Era necesario pues, como cuando una madre da a luz a sus hijos que, se hagan presentes los dolores de parto. En María, era la crucifixión de su Único Hijo, los dolores de parto para el nacimiento de la humanidad entera, de nosotros, sus hijos.
Al encuentro con el Señor Jesús, El Crucificado
Guiado por un amor recio y profundo, lleno de experiencias de dolor-alegría, nos vemos de rodillas junto a la Madre, ante un Jesucristo clavado en una cruz.
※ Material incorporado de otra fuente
`config.mk`:
```
export PLATFORM = sky130hd
export DESIGN_NAME = fifo_burst_reader
export DESIGN_NICKNAME = d
export VERILOG_FILES = /design/src/rtl/fifo_pkg.sv /design/src/rtl/stream_skid_buf2.sv /design/src/rtl/fifo_burst_reader.sv
export SDC_FILE = /design/constraint.sdc
export NUM_CORES = 1
export LEC_CHECK = 0
export CAP_MARGIN = 20
export CORE_MARGIN = 10
export CORE_UTILIZATION = 50
export CTS_BUF_LIST = sky130_fd_sc_hd__clkbuf_16
export DETAILED_ROUTE_END_ITERATION = 6
export GPL_ROUTABILITY_DRIVEN = 0
export HOLD_SLACK_MARGIN = 0.12
export PLACE_DENSITY = 0.75
export SETUP_SLACK_MARGIN = 0.2
export SYNTH_ARGS = -nofsm -noshare
export SYNTH_HDL_FRONTEND = slang
export SYNTH_SLANG_ARGS = --single-unit
```
`constraint.sdc`:
```
create_clock -name clk -period 4.7 [get_ports clk]
set_input_delay 0.94 -clock clk [delete_from_list [all_inputs] [get_ports clk]]
set_output_delay 0.94 -clock clk [all_outputs]
set_load 0.005 [all_outputs]
```
`src/rtl/fifo_pkg.sv`:
```
// Shared definitions for the FIFO read-side blocks.
//   rdr_state_e   : burst reader FSM states
//   RDR_BUF_DEPTH : entries in the reader's output skid buffer
package fifo_pkg;
  typedef enum logic [1:0] {RDR_IDLE, RDR_RUN, RDR_DONE} rdr_state_e;
  localparam int RDR_BUF_DEPTH = 2;
endpackage

```
`src/rtl/stream_skid_buf2.sv`:
```
// Two-entry stream buffer with registered occupancy.
//   clk, rst     : clock, synchronous active-high reset
//   push_i       : write push_data_i (ignored when full and not popping)
//   push_data_i  : entry to store
//   pop_i        : drop the head entry (ignored when empty)
//   occ_o        : registered occupancy, 0..2
//   valid_o      : occ_o != 0
//   data_o       : head entry (registered)
module stream_skid_buf2 #(
  parameter int WIDTH = 9
) (
  input  logic             clk,
  input  logic             rst,
  input  logic             push_i,
  input  logic [WIDTH-1:0] push_data_i,
  input  logic             pop_i,
  output logic [1:0]       occ_o,
  output logic             valid_o,
  output logic [WIDTH-1:0] data_o
);
  logic [WIDTH-1:0] ent0_q, ent0_d, ent1_q, ent1_d;
  logic [1:0]       occ_q, occ_d;
  logic             pop_eff, push_eff;

  // A pop on an empty buffer is dropped; a push on a full buffer only
  // lands when the same cycle frees the head.
  assign pop_eff  = pop_i & (occ_q != 2'd0);
  assign push_eff = push_i & ((occ_q != 2'd2) | pop_eff);

  always_comb begin
    ent0_d = ent0_q;
    ent1_d = ent1_q;
    occ_d  = occ_q;
    unique case ({push_eff, pop_eff})
      2'b10: begin
        if (occ_q == 2'd0) ent0_d = push_data_i;
        else               ent1_d = push_data_i;
        occ_d = occ_q + 2'd1;
      end
      2'b01: begin
        ent0_d = ent1_q;
        occ_d  = occ_q - 2'd1;
      end
      2'b11: begin
        // occupancy unchanged; head advances
        if (occ_q == 2'd1) begin
          ent0_d = push_data_i;
        end else begin
          ent0_d = ent1_q;
          ent1_d = push_data_i;
        end
      end
      default: ;
    endcase
  end

  always_ff @(posedge clk) begin
    if (rst) begin
      ent0_q <= '0;
      ent1_q <= '0;
      occ_q  <= 2'd0;
    end else begin
      ent0_q <= ent0_d;
      ent1_q <= ent1_d;
      occ_q  <= occ_d;
    end
  end

  assign occ_o   = occ_q;
  assign valid_o = (occ_q != 2'd0);
  assign data_o  = ent0_q;
endmodule

```
`src/rtl/fifo_burst_reader.sv`:
```
// Pops len_i words from a sync FIFO and replays them on a valid/ready
// stream, tagging the final word with m_last_o.
//   clk, rst           : clock, synchronous active-high reset
//   start_i, len_i     : burst request (sampled in IDLE only)
//   busy_o, done_o     : burst in flight / one-cycle completion pulse
//   fifo_rd_en_o       : FIFO pop strobe
//   fifo_rd_data_i     : FIFO head word (combinational read)
//   fifo_empty_i       : FIFO empty flag
//   m_valid_o/m_ready_i/m_data_o/m_last_o : output stream
module fifo_burst_reader
  import fifo_pkg::*;
#(
  parameter int WIDTH = 8,
  parameter int LEN_W = 8
) (
  input  logic             clk,
  input  logic             rst,
  input  logic             start_i,
  input  logic [LEN_W-1:0] len_i,
  output logic             busy_o,
  output logic             done_o,
  output logic             fifo_rd_en_o,
  input  logic [WIDTH-1:0] fifo_rd_data_i,
  input  logic             fifo_empty_i,
  output logic             m_valid_o,
  input  logic             m_ready_i,
  output logic [WIDTH-1:0] m_data_o,
  output logic             m_last_o
);
  localparam logic [1:0] BUF_DEPTH = 2'(RDR_BUF_DEPTH);

  rdr_state_e       state_q, state_d;
  logic [LEN_W-1:0] rd_rem_q, rd_rem_d, out_rem_q, out_rem_d;
  logic [1:0]       occ;
  logic             pop, hs;
  logic [WIDTH:0]   buf_data;

  // Pop decision uses registered state only, so m_ready_i never reaches
  // the FIFO read strobe combinationally.
  assign pop = (state_q == RDR_RUN) & ~fifo_empty_i & (rd_rem_q != '0) & (occ < BUF_DEPTH);
  assign hs  = m_valid_o & m_ready_i;

  always_comb begin
    state_d   = state_q;
    rd_rem_d  = rd_rem_q;
    out_rem_d = out_rem_q;
    unique case (state_q)
      RDR_IDLE: begin
        if (start_i) begin
          if (len_i != '0) begin
            rd_rem_d  = len_i;
            out_rem_d = len_i;
            state_d   = RDR_RUN;
          end else begin
            state_d = RDR_DONE;
          end
        end
      end
      RDR_RUN: begin
        if (pop) rd_rem_d = rd_rem_q - LEN_W'(1);
        if (hs && out_rem_q != '0) out_rem_d = out_rem_q - LEN_W'(1);
        if (hs && out_rem_q == LEN_W'(1)) state_d = RDR_DONE;
      end
      RDR_DONE: state_d = RDR_IDLE;
      default:  state_d = RDR_IDLE;
    endcase
  end

  always_ff @(posedge clk) begin
    if (rst) begin
      state_q   <= RDR_IDLE;
      rd_rem_q  <= '0;
      out_rem_q <= '0;
    end else begin
      state_q   <= state_d;
      rd_rem_q  <= rd_rem_d;
      out_rem_q <= out_rem_d;
    end
  end

  // Entry = {last tag, data}; the tag is fixed at pop time.
  stream_skid_buf2 #(.WIDTH(WIDTH + 1)) u_buf (
    .clk         (clk),
    .rst         (rst),
    .push_i      (pop),
    .push_data_i ({(rd_rem_q == LEN_W'(1)), fifo_rd_data_i}),
    .pop_i       (hs),
    .occ_o       (occ),
    .valid_o     (m_valid_o),
    .data_o      (buf_data)
  );

  assign fifo_rd_en_o = pop;
  assign m_data_o     = buf_data[WIDTH-1:0];
  assign m_last_o     = buf_data[WIDTH];
  assign busy_o       = (state_q != RDR_IDLE);
  assign done_o       = (state_q == RDR_DONE);
endmodule

```
==> qor.txt <==
Wire per inst = 17.41 µm
Layout area overhead = 20.21%
Fin crit period = 3995 ps
Ant. Diodes = 0
Layout Skew = 4.023 ps
CTS Buf Count = 5
Post-DRT Antenna Nets = 0
Initial antenna violation count = 0
Synth area leader = dfxtp_1
Max Root-Sink Buffers = 2
H-tree Lvls = 2
Initial Util = 0.5183
Root Buffer = clkbuf_16
IO Port Bufs = 33
Area after DPL = 2590 µm²
Crit end category = primary output
YS warnings = 0
Initial DRT Pass Iterations = 5
Vert. Die Dim = 87.41 µm
DR vias/cell = 6.255
Vias in the first global route = 2013
Share of post-route cells with drive strength above 1 = 0.1158
Final Util = 0.6230
WL final = 5867 µm
Syn nets = 292
Met3 Routed Length = 534 µm
Post-route DRC = 0
Final Hold Violating Endpoints = 0
Skew-Pair Late Insertion Delay = 280 ps
Crit path DAT = 3050 ps
Final Setup Violations = 0
Syn Area/Cell = 8.739 µm²
First-pass GRT wire length = 9756 µm
CTS clk-pin slew, worst paths = 60 ps
Status = completed
Post-Route M1 WL = 2647 µm
Crit-path leading delay family = buffers and inverters
Post-synth top area share = 0.3348
Initial drt markers = 173
Ranking of synthesized cells by area = dfxtp_1 (33%), ha_1 (6.1%), nor3_1 (4.8%)
Seq/Total Area, Yosys = 0.3348
Max Fclk = 250.3 MHz
Bufs and invs on worst path = 3
Leakage = 1.037 nW
CTS tree = done
Max Slew Vio Count = 0
Core Box Area = 4384 µm²
Nets = 316
Met2 routed WL = 2625 µm
CP most frequent cell = inv_1
Highest Signal Layer = met4
Vias = 2108
Setup TNS Final = 0 ps
Slew Limit Headroom = 0.3215
CP Max Fanout = 11
Top Ports = 34
Fin cells = 337
Peak supply drop = 0.0002667 V
Most frequent cell after synthesis = dfxtp_1
Post-CTS Setup Inserts = 0
DPL Wire Length = 4005 µm
Final period util = 0.8499
#FFs+latches synth = 38
Global route overflow = 0
Most common library cells after synthesis = dfxtp_1 (38), nor2_1 (22), nor3_1 (22), nand2_1 (20), inv_1 (15)
Gr usage total = 0.1552
Placed cell count = 329
CTS sink cnt = 38
Critical path, cell by cell = inv_1, ha_1, or3b_2, o21ai_1, inv_1, clkdlybuf4s50_1
Yosys cell types = 56
Max-Cap Viols = 0
Tightest Pin Transition = 1016 ps
Class of the most critical setup path = reg -> out
RSZ-0062 raised after global routing = false
Critical Path RT = 3760 ps
Slowest CP cell = o21ai_1
Asr flop ratio synth = 0
PwrDens = 476.6 nW/µm²
Synth Instances = 260
CP peak stage delay = 710 ps
Post-CTS Hold Buffers = 0
Post-synth top flop = dfxtp_1
Mapped cell area = 2272 µm²
Hold/Removal Path Class = reg -> reg
Post-CTS sizing = 0
Die area = 7641 µm²
Finished Cell Area = 2731 µm²
Post-synth EDFFs = 0
Die Span X = 87.41 µm
Pin count of the biggest net entering global routing = 29
Row count = 24
Worst Setup Start Kind = flop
Clavado no ya por los clavos, sino por nuestros pecados.
Ya no es Él quien carga la cruz, sino que, es la cruz quien lo sostiene a Él.
La forma más perfecta de estar listos para este encuentro es practicar el silencio de María. El verdadero silencio, llevado con un sentido que responde a la oración, a la vida y al apostolado. El silencio que es necesario para poder encontrar en nuestro interior esa vocación al dolor y la penitencia, que luego nos realiza y nos hace partícipes de la alegría y el gozo de la felicidad eterna en el Crucificado-Resucitado.
Dolor-Alegría
La relación personal con Jesucristo y su Madre, nos abre el paso a la comprensión de uno de los misterios más grandes del corazón de Dios. El dinamismo del dolor y la alegría.
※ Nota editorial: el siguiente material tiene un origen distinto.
## src/rtl/flags.sv

```systemverilog
// Condition-code register {V,C,N,Z} for the 16-bit core.
// Captures ALU status under flags_en (optionally per-bit masked); flags_load restores the whole word.
module flags #(
  parameter logic [3:0] RESET_FLAGS = 4'b0000,
  parameter bit         USE_MASK    = 1'b1
) (
  input  logic       clk,
  input  logic       reset,
  input  logic       flags_en,
  input  logic       alu_zero,
  input  logic       alu_negative,
  input  logic       alu_carry,
  input  logic       alu_overflow,
  input  logic [3:0] alu_mask,
  input  logic       flags_load,
  input  logic [3:0] flags_in,
  output logic       zero_flag,
  output logic       negative_flag,
  output logic       carry_flag,
  output logic       overflow_flag,
  output logic [3:0] flags_out
);

  logic [3:0] alu_flags;
  logic [3:0] eff_mask;
  logic [3:0] flags_next;
  logic [3:0] flags_reg;

  assign alu_flags = {alu_overflow, alu_carry, alu_negative, alu_zero};
  assign eff_mask  = USE_MASK ? alu_mask : 4'b1111;

  // Restore beats capture; capture only touches bits whose mask bit is set.
  generate
    for (genvar gi = 0; gi < 4; gi++) begin : g_flag
      assign flags_next[gi] = flags_load                  ? flags_in[gi]  :
                              (flags_en && eff_mask[gi])  ? alu_flags[gi] :
                                                            flags_reg[gi];
    end
  endgenerate

  always_ff @(posedge clk or negedge reset) begin
    if (!reset) flags_reg <= RESET_FLAGS;
    else        flags_reg <= flags_next;
  end

  assign zero_flag     = flags_reg[0];
  assign negative_flag = flags_reg[1];
  assign carry_flag    = flags_reg[2];
  assign overflow_flag = flags_reg[3];
  assign flags_out     = {overflow_flag, carry_flag, negative_flag, zero_flag};

endmodule

```

## config.mk

```make
export PLATFORM = sky130hd
export DESIGN_NAME = flags
export DESIGN_NICKNAME = d
export VERILOG_FILES = /design/src/rtl/flags.sv
export SDC_FILE = /design/constraint.sdc
export NUM_CORES = 1
export LEC_CHECK = 0
export BUFFER_PORTS_ARGS = -buffer_cell sky130_fd_sc_hd__buf_4
export CORE_AREA = 2 2 39 41
export CTS_BUF_LIST = sky130_fd_sc_hd__clkbuf_4
export DETAILED_ROUTE_END_ITERATION = 16
export DIE_AREA = 0 0 41 43
export GPL_ROUTABILITY_DRIVEN = 0
export PLACE_DENSITY_LB_ADDON = 0.3
export SLEW_MARGIN = 15
export SYNTH_ARGS = -nofsm -noshare
export SYNTH_HDL_FRONTEND = slang
export SYNTH_SLANG_ARGS = --single-unit
```

## constraint.sdc

```tcl
create_clock -name clk -period 1.3 [get_ports clk]
set_input_delay 0.13 -clock clk [delete_from_list [all_inputs] [get_ports clk]]
set_output_delay 0.13 -clock clk [all_outputs]
set_load 0.01 [all_outputs]
```

# After elaboration in Yosys (flattened, before gate mapping)

Cells that the tools add are included.

Multiplexer cells: 8
Reduce and logical (&&, ||, !) cells: 8

Operators by type and width:

| kind                | number |
|---|---|
| $mux W1             | 8 |
| $reduce_bool A2 Y1  | 4 |
| $logic_and A1 B1 Y1 | 4 |

Register bits: 4
Logic and storage cells: 20

# Logic depth before layout (Yosys ltp)

Word-level depth: 3
Mapped depth: 2
Gate-level depth less buffers: 2

# Least setup slack after synthesis

Ideal clock, no wire load.

Path type: reg2reg
Start: reg, netlist name flags_out[0]
End: reg flags_reg[0], in the netlist flags_out[0]
Cell stages (with the launch flop): 3
Arrival: 0.751 ns
Required time: 1.176 ns
Slack: 0.425 ns
Period minus slack after synthesis: 0.875 ns
Cells stage by stage: dfrtp_1 -> a21boi_0 -> o31a_1

RTL lines:

| element              | RTL line | RTL |
|---|---|---|
| end signal, assigned | 43       | `else flags_reg <= flags_next;` |
| end, declared        | 27       | `logic [3:0] flags_reg;` |

# Final worst setup path

Start: reg flags_reg[3], in the netlist flags_out[3]
End: out flags_out[3]

RTL lines:

| element       | RTL line | RTL |
|---|---|---|
| end, declared | 21       | `output logic [3:0] flags_out` |

No word-level cell between the ends.

==> impl_results.rst <==
.. list-table::
   :header-rows: 1

   * - Metric
     - Value
   * - Initial standard-cell utilization of the core
     - 17.8%
   * - Crit Path Max Fanout
     - 3
   * - Post-cts resize count
     - 0
   * - Flip-flop and latch count after synthesis
     - 4
   * - Leading cell type in the layout, fill and taps excluded
     - buf_4
   * - Count of nets left with antenna violations after detail routing
     - 0
   * - Count of cells along the worst register-to-register path
     - 2
   * - Number of maximum-capacitance constraint violations
     - 0
   * - Worst ir drop on vdd
     - 0.813 mV
   * - Htree depth
     - 1
   * - Cells after Synth
     - 24
   * - Worst hold-check path type
     - in -> reg
   * - Worst stage delay on the critical path
     - between 0.3 and 0.4 ns
   * - Reg-to-reg slack, setup
     - approximately 0.44 ns
   * - Number of buffers on the longest clock path
     - 2
   * - Pin slew with the least headroom to its limit
     - about 0.15 ns
   * - CP top delay family
     - flip-flops
   * - CP Capture Type
     - output port
   * - Logic depth of the worst setup path including buffers
     - 1
   * - Crit path capture
     - flags_out[3]
   * - Data required time at the worst endpoint
     - 1.17 ns
   * - Capturing point of the worst reg2reg path
     - flags_out[3]
   * - Most frequent cells in the layout
     - 23 x buf_4, 4 x and3_1, 4 x a21boi_0, 4 x o31a_1, 4 x dfrtp_1
   * - Clock tree from TritonCTS
     - yes
   * - Floorplan core area
     - 0.00138 mm²
   * - Detailed-route vias per instance
     - ~4.2
   * - Buffer type at the clock tree root
     - clkbuf_4
   * - Height of the die
     - 43 µm
   * - Worst setup path start
     - flags_out[3]
   * - Area taken by multi-input logic gates
     - between 100 and 150 µm²
   * - Crit-path cells
     - buf_4
   * - Nets
     - between 60 and 70
   * - RSZ-0062 raised after global routing
     - false
   * - Clock buffers created by TritonCTS
     - 3
   * - Final instance area
     - about 440 µm²
   * - Layout-stage area growth over the synthesis result
     - 79.2%
   * - Min-Delay Startpoint
     - flags_load
   * - Max Freq
     - ~1.1 GHz
   * - Cell with the biggest individual delay on the critical path
     - dfrtp_1
   * - Top-Level Pins
     - 24
   * - Number of clock sinks seen by CTS
     - 4
   * - Die width
     - just over 40 µm
   * - CTS clk-pin slew, worst paths
     - 0.04 ns
   * - Average size of a mapped cell
     - between 10 and 15 µm²
   * - Normalized max-slew margin
     - 90.0%
   * - Final hold violations
     - 0
   * - Clock latency on the worst-skew pair
     - ~0.23 ns
   * - Pin count of the biggest net entering global routing
     - 9
   * - Drt first-iter violations
     - 1
   * - DR DRC count
     - 0
   * - Total grt overflow
     - 0
   * - First-pass GRT wire length
     - ~930 µm
   * - Port Buf Inserts
     - 23
   * - DR WL/cell
     - 10.1 µm
   * - Register area
     - roughly 100 µm²
   * - Drt first pass iters
     - 2
   * - Power density over the cells
     - between 900 and 1000 mW/mm²
   * - Global router's overall resource usage
     - ~8%
   * - Buf/Inv on CP
     - 1
   * - Vias in the first global route
     - 249
   * - Total Die Area
     - 0.00176 mm²
   * - Total number of vias
     - about 260
   * - Data arrival time of the critical path
     - 0.77 ns
   * - Seq/Total Area, Yosys
     - around 41%
   * - Outcome
     - complete, no violations
   * - Total count of max-transition violations in the final report
     - 0
   * - Layout Skew
     - 0 ns
   * - Fraction of final layout cells with drive strength greater than 1
     - 55.3%
   * - Minimum clock period after layout
     - about 0.9 ns
   * - Final worst-path cycle share
     - approximately 69%
   * - Post-Syn Nets
     - 40
   * - Number of distinct library cells after synthesis
     - 7
   * - Filler Cell Count
     - 153
   * - Category of the most critical setup path
     - reg -> out
   * - Setup violators final
     - 0
   * - Leakage power summed over all cells
     - 0.000225 µW
   * - Initial antenna violation count
     - 0
   * - Combined area of all synthesized cells
     - about 250 µm²
   * - Number of flip-flops under the largest register name
     - 4
   * - Yosys synthesis warning count
     - 0
   * - Site row count
     - 14
   * - CP startpoint kind
     - flip-flop
   * - Post-Route WL
     - roughly 640 µm
   * - Startpoint of the most critical register-to-register path
     - flags_out[3]
   * - Setup_tns
     - 0 ns
   * - Placed cell areas
     - a little over 400 µm²
   * - Ant. Diodes
     - 0
worst min path at each step:
stage | end | depth (start not counted)
2_1_floorplan | flags_out[0] | 0
3_3_place_gp | flags_out[0] | 1
3_5_place_dp | flags_out[2] | 1
4_1_cts | flags_out[0] | 2
5_1_grt | flags_out[0] | 2
6_report | flags_out[0] | 2
repair_timing:
| action | in CTS | in global routing |
|---|---|---|
| hold buffers | 1 | 0 |
| setup buffers | 0 | 0 |
| hold endpoints to repair | 4 | 0 |
| endpoints found under the setup margin | 0 | 0 |
power by group:
part           internal (µW)  switching (µW)
clock                    103            48.4
combinational           79.1            43.8
sequential               138            8.74
cell usage after synthesis (all sizes together):
master	n	area, µm²
or2b	1	7.51
buf	4	30.0
dfrtp	4	100
nand2b	3	18.8
a21boi	4	30.0
o31a	4	35.0
and3	4	25.0
cell type report:
type                    instances  share of cell area (%)
repair buffers                 24                    41.4
multi-input cells              16                    26.3
flip-flops and latches          4                    22.7
clock buffers                   3                    5.10
well taps                      16                    4.53
cells by family (layout without fill, tap and decap cells):
family / after synthesis / after routing / share of synthesized area, %
AO/OA/AOI/OAI: 8 / 8 / 26.4
buffers and inverters: 4 / 27 / 12.2
flip-flops: 4 / 4 / 40.6
AND/OR/NAND/NOR: 8 / 8 / 20.8
metal layers:
metal	GRT usage [%]	wire (µm)	part of all wire, %	vias up
met5	0	0	0	-
met4	0	0	0	0
met3	6.28	79	12	0
met2	12.8	320	50	16
met1	8.74	237	37	115
li1	-	-	-	131
per-stage QoR:
step / std cells / worst slack, ns / util [%] / power, µW / hold WS, ns
global placement: 59 / 0.438 / 29.6 / 270 / -0.0710
finish: 63 / 0.405 / 31.9 / 421 / 0.195
detailed placement: 59 / 0.436 / 29.6 / 271 / -0.0698
CTS: 63 / 0.389 / 31.9 / 434 / 0.199
floorplan: 24 / 0.425 / - / 204 / -0.166
global route: 63 / 0.369 / 31.9 / 458 / 0.203
No activity file was read; power rests on OpenSTA's default activity.
<file path="src/rtl/serial_subtractor_pkg.sv">
// serial_subtractor_pkg: shared state encoding and counter-width helper for the serial subtractor
package serial_subtractor_pkg;
  typedef enum logic {ST_IDLE = 1'b0, ST_RUN = 1'b1} state_t;
  function automatic int cnt_w(input int w);
    return (w < 2) ? 1 : $clog2(w);
  endfunction
endpackage

</file>
<file path="src/rtl/serial_subtractor_full_subtractor.sv">
// full_subtractor: one-bit gate-level subtract cell, d = a - b - bin with borrow out (ports a, b, bin -> d, bout)
module full_subtractor (
  input  logic a,
  input  logic b,
  input  logic bin,
  output wire  d,
  output wire  bout
);
  wire t, na, nt, g, p;
  xor x1 (t, a, b);
  xor x2 (d, t, bin);
  not n1 (na, a);
  and a1 (g, na, b);
  not n2 (nt, t);
  and a2 (p, nt, bin);
  or  o1 (bout, g, p);
endmodule

</file>
<file path="src/rtl/serial_subtractor.sv">
// serial_subtractor: LSB-first bit-serial a - b over WIDTH cycles with start/busy/done framing (clk, rst, start, a, b -> busy, done, diff, borrow_out)
module serial_subtractor
  import serial_subtractor_pkg::*;
#(
  parameter int WIDTH = 8
) (
  input  logic             clk,
  input  logic             rst,
  input  logic             start,
  input  logic [WIDTH-1:0] a,
  input  logic [WIDTH-1:0] b,
  output logic             busy,
  output logic             done,
  output logic [WIDTH-1:0] diff,
  output logic             borrow_out
);
  localparam int CW = cnt_w(WIDTH);
  state_t state, state_nx;
  logic [WIDTH-1:0] sa, sb, sr_nx;
  logic [WIDTH-2:0] sr;
  logic [CW-1:0] count;
  logic br, d, bout, last;
  full_subtractor u_fs (.a(sa[0]), .b(sb[0]), .bin(br), .d(d), .bout(bout));
  assign last  = count == CW'(WIDTH - 1);
  assign sr_nx = {d, sr};
  assign busy  = state == ST_RUN;
  always_comb begin
    state_nx = state;
    state_nx = (state == ST_IDLE) ? (start ? ST_RUN : ST_IDLE) : (last ? ST_IDLE : ST_RUN);
  end
  always_ff @(posedge clk) begin
    if (rst) begin
      state      <= ST_IDLE;
      sa         <= '0;
      sb         <= '0;
      sr         <= '0;
      br         <= 1'b0;
      count      <= '0;
      done       <= 1'b0;
      diff       <= '0;
      borrow_out <= 1'b0;
    end else begin
      state <= state_nx;
      done  <= 1'b0;
      if (state == ST_IDLE && start) begin
        sa    <= a;
        sb    <= b;
        br    <= 1'b0;
        count <= '0;
      end else if (state == ST_RUN) begin
        sa    <= sa >> 1;
        sb    <= sb >> 1;
        sr    <= sr_nx[WIDTH-1:1];
        br    <= bout;
        count <= last ? '0 : count + 1'b1;
        if (last) begin
          diff       <= sr_nx;
          borrow_out <= bout;
          done       <= 1'b1;
        end
      end
    end
  end
endmodule

</file>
Un dolor que no duele en sí mismo, sino que duele en cuanto se apoya para ser dolor. La razón por la que se está dispuesto a todo, dando homenaje a la disponibilidad de la propia vida para aquella causa.
El dolor del Señor, de verse desnudo, abandonado, golpeado y atribulado. El dolor de enfrentarse a la actitud agresiva e irracional del hombre que, dándole la espalda a su Salvador, continúa pidiendo una respuesta para su vida, cuando ya ha crucificado a la Verdad.
El dolor de la Virgen, de dar a luz a los hijos que crucificaron a su Único Hijo.
Sin embargo, son éstos mismos dolores los que entrevén una alegría profunda que se hará manifiesta en todo aquél que logra encontrarse con este Varón de dolores.
No es una alegría que pueda clasificarse para unos o todos, sino que, es una alegría que a cada hombre posee de manera distinta, pero que, en todo sentido, terminan de igual forma siendo poseídos por Jesús.